The Dutch couple, who have not been named, denied buying the baby, and have since claimed on TV current affairs programme Netwerk that the €7,500 represented only the costs associated with the mother’s pregnancy.

The case was taken by the Child Protection Council of the Netherlands, which accused the Dutch couple of violating international adoption rules by “stealing the child’s identity”. Kees Dijkman, a spokesman for the council, said the effects could be long-term and damaging.

Yesterday the court found them guilty of taking part in an illegal adoption – and of forging documents in order to have the baby officially registered as their own.

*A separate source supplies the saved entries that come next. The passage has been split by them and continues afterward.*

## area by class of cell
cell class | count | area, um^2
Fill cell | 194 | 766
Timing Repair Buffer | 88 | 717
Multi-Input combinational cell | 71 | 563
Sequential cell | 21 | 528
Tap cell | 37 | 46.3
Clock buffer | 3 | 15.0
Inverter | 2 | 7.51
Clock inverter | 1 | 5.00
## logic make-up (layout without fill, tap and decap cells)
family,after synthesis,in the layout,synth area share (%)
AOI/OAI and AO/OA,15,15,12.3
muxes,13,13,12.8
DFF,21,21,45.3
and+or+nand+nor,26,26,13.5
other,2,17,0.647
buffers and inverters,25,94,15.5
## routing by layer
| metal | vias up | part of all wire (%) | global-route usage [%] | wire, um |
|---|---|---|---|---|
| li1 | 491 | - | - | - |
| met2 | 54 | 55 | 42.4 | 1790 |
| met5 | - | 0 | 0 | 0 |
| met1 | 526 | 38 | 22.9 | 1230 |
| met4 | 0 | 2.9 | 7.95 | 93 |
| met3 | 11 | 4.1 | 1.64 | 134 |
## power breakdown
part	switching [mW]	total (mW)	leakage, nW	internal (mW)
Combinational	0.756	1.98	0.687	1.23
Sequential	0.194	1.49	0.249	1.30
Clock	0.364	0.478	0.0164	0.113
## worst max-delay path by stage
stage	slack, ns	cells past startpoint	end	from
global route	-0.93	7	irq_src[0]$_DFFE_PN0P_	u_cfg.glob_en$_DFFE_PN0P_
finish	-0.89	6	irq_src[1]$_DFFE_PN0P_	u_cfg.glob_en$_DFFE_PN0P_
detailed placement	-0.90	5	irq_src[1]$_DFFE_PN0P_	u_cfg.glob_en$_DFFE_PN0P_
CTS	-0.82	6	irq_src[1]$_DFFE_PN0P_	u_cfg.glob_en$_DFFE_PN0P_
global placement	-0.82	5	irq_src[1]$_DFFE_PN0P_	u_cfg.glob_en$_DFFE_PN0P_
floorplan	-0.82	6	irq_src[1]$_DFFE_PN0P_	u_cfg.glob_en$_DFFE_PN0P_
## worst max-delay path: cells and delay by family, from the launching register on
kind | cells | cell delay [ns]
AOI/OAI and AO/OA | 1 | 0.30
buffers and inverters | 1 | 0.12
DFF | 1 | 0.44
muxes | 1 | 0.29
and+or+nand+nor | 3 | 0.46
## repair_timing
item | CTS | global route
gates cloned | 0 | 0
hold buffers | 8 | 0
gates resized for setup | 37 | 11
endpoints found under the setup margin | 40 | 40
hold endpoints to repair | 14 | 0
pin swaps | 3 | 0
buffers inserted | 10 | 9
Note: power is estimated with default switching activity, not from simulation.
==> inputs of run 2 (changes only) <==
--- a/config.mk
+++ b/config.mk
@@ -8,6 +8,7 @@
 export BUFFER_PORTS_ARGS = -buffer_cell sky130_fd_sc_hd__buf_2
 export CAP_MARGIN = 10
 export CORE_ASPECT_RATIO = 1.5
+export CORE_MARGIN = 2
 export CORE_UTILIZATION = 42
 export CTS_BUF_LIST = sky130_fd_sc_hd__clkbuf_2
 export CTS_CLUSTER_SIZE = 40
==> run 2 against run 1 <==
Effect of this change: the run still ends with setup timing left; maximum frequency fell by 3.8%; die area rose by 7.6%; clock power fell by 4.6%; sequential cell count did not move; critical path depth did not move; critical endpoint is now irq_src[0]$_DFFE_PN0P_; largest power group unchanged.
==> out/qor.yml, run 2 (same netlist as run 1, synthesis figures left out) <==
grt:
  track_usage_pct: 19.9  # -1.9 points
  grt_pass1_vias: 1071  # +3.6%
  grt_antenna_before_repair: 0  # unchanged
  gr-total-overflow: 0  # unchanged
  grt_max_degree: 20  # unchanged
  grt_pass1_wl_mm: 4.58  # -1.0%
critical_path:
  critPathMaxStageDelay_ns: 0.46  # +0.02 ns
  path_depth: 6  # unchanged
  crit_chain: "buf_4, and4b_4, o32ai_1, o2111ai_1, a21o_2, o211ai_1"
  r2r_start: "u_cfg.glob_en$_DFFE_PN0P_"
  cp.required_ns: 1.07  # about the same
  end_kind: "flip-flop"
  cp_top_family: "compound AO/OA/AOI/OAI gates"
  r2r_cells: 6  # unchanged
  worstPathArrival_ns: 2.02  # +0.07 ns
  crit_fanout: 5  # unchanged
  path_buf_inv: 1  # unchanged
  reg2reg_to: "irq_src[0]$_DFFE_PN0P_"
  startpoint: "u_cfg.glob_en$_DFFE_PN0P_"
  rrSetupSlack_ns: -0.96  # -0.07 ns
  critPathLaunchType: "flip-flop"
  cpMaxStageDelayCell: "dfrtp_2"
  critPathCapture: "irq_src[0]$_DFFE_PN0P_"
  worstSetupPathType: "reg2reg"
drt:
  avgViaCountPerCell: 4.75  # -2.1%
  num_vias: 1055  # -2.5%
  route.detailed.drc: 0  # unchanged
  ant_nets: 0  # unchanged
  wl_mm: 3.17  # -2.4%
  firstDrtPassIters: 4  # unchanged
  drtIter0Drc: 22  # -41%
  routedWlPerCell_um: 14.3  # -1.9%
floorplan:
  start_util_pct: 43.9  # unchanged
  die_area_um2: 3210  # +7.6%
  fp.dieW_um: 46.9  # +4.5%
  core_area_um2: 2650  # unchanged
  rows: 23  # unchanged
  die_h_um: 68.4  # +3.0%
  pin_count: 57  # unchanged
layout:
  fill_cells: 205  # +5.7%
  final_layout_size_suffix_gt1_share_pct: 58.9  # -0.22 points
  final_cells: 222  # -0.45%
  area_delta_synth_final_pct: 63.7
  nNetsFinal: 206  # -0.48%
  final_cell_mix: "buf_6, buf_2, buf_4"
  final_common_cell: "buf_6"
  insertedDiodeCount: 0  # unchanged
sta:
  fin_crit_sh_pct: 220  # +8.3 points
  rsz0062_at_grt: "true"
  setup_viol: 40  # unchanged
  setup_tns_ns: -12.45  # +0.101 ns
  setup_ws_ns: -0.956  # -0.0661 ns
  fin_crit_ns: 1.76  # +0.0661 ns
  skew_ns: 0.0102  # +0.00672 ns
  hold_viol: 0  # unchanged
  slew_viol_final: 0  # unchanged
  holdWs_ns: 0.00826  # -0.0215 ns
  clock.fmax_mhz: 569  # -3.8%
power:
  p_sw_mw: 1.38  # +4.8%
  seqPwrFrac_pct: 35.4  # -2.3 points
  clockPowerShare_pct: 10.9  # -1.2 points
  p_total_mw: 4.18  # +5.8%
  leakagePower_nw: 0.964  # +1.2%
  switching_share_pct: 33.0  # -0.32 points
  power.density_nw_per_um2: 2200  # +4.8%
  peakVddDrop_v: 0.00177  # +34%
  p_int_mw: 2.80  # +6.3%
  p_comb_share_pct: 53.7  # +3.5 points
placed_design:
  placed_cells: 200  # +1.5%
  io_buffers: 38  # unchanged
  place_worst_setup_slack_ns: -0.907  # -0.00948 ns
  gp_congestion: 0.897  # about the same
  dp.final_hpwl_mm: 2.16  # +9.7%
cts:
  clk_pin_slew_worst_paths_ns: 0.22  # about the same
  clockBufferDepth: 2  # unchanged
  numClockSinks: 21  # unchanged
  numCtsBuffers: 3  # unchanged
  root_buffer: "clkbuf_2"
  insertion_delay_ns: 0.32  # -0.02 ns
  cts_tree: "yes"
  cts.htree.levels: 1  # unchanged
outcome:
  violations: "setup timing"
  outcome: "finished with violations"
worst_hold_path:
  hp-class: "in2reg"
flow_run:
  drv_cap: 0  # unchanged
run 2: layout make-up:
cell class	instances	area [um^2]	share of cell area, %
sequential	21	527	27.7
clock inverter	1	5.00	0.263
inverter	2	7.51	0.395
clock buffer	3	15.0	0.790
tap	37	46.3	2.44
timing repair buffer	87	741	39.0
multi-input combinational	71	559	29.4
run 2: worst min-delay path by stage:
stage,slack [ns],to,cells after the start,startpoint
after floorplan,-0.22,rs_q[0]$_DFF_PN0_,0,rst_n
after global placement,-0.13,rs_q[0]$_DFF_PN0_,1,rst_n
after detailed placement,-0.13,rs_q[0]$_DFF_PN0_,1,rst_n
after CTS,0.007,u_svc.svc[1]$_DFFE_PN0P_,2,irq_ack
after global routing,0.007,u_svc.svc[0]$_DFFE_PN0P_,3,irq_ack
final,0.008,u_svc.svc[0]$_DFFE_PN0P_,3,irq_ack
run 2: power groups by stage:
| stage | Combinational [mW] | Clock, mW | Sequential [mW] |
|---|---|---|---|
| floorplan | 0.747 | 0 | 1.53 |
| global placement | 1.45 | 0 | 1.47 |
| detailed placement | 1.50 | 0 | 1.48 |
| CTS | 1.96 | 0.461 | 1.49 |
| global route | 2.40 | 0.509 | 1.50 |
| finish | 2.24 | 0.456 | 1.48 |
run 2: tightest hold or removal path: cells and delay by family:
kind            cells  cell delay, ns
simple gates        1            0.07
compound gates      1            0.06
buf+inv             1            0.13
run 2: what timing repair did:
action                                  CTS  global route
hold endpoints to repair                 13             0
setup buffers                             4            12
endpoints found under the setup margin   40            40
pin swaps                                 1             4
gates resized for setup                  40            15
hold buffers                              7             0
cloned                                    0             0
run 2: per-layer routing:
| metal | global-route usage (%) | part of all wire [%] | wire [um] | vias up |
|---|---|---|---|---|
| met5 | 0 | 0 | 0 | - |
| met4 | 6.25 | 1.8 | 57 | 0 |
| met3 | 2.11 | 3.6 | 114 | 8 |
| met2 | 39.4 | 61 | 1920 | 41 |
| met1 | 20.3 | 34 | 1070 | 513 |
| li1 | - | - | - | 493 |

However, they were not prosecuted for buying the baby because such an offence does not exist in the Netherlands.

The judge imposed eight-month prison sentences on each of the accused, but suspended them on the grounds that they had co-operated fully with the authorities once the transaction was discovered and confirmed, and since.

In a similar case in 2009, judges ruled that a Belgian baby known as Donna should stay with her Dutch adoptive parents even though they too had bought her over the internet. Donna was born three years ago to a surrogate mother who then told the biological father that she had miscarried and sold the baby to a Dutch couple.

The father demanded that the baby be returned to him, but the court ruled that the child and the Dutch couple now formed “an established family”.

However, it did grant the father visiting rights.